Multilingual Speech Recognition Initiative for African Languages

Kamel Gaanoun, Abdou Mohamed Naira, Anass Allak, Imade Benelallam

Published: 20 Mar 2023, Last Modified: 26 May 2024OpenReview Archive Direct UploadEveryoneCC BY 4.0

Abstract: This paper summarizes a speech recognition initiative for African languages. More precisely, we propose innovative approaches that address the low-resource property of these languages. For both monolingual and multilingual systems, our methods rely on self-supervised pre-trained models for multiple languages. We tested our method on seven African languages and dialects: Amharic, Darija, Fongbe, Sudanese, Swahili, Wolof, and Yoruba. We first trained monolingual models that were used as baselines, and then proposed proof-of-concepts for systems that handle multiple languages.

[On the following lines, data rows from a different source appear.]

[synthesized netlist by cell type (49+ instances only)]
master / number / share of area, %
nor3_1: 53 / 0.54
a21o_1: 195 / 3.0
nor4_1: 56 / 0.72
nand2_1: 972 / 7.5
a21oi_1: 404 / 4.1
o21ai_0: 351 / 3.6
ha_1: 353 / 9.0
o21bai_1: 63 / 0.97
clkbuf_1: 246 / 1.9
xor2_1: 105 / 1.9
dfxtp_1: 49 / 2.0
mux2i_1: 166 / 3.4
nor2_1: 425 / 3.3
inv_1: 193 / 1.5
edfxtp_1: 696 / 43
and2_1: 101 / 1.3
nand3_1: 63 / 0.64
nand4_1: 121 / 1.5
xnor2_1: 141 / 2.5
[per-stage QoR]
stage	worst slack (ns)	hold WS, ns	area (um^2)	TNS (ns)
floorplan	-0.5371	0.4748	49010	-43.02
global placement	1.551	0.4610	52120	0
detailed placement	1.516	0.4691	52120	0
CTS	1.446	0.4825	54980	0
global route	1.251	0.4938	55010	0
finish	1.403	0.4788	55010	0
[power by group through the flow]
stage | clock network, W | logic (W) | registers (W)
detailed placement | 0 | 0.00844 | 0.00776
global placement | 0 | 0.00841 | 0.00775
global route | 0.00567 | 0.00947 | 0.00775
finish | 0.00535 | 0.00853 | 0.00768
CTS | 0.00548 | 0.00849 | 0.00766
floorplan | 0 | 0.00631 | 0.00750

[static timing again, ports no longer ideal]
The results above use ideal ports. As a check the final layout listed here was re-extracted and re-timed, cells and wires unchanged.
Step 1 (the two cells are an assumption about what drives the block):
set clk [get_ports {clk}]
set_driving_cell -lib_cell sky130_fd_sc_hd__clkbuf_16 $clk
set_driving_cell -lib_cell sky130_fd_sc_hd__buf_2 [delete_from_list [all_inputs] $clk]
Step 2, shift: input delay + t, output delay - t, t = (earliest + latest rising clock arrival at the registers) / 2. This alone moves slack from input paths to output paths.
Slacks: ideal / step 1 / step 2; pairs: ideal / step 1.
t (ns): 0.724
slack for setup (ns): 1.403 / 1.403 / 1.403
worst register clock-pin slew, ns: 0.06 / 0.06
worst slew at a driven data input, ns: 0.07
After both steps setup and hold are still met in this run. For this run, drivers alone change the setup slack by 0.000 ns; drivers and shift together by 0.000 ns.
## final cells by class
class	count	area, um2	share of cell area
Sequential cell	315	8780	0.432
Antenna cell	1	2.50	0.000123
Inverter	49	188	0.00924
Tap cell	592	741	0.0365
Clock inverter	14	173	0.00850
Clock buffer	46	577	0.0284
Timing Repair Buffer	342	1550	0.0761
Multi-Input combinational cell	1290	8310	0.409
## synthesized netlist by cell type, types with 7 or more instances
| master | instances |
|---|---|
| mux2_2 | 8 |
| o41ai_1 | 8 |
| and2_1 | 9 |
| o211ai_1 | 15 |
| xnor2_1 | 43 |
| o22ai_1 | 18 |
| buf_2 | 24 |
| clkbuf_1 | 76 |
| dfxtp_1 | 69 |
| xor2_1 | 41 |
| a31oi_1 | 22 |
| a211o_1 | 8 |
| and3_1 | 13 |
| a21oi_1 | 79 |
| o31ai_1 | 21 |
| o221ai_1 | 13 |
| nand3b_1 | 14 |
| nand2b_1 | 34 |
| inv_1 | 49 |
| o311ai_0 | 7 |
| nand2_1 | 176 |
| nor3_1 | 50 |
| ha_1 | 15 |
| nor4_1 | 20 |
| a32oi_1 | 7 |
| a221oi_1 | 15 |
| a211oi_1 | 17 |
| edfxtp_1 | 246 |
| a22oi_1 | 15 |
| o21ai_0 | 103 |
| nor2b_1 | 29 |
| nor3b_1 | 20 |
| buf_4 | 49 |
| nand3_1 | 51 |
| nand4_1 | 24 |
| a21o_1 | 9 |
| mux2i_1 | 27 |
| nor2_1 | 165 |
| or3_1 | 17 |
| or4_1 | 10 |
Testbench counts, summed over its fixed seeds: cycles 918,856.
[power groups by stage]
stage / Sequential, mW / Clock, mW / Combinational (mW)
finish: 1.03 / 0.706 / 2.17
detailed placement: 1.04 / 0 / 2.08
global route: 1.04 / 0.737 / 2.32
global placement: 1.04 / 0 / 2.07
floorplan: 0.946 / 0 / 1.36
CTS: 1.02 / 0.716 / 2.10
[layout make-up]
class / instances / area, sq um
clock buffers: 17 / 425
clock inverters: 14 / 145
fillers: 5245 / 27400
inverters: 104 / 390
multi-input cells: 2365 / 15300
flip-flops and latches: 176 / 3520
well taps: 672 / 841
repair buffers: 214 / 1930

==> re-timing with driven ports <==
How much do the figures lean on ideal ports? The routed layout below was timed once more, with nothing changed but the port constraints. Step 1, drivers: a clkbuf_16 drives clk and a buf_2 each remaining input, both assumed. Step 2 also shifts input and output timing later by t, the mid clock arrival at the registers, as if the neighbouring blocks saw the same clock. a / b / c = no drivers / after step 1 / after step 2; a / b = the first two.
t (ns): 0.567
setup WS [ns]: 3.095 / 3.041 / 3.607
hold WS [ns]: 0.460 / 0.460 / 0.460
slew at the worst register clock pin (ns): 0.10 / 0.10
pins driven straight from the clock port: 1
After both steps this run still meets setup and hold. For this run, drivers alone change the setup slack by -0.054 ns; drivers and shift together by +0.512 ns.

Our multilingual systems were based on three scenarios:(a) we trained a single model by concate-nating the multilingual corpora;(b) we discussed this first model by testing another joint model that predicts the spoken language using language-specific tokens before the text transcription; and (c) we fed a one-hot encoder vector to the latent feature extractions before training the single model and for inference. For this purpose, a language identification model is required. We also investigated the impact of lexical ambiguity by removing diacritics from text in some languages.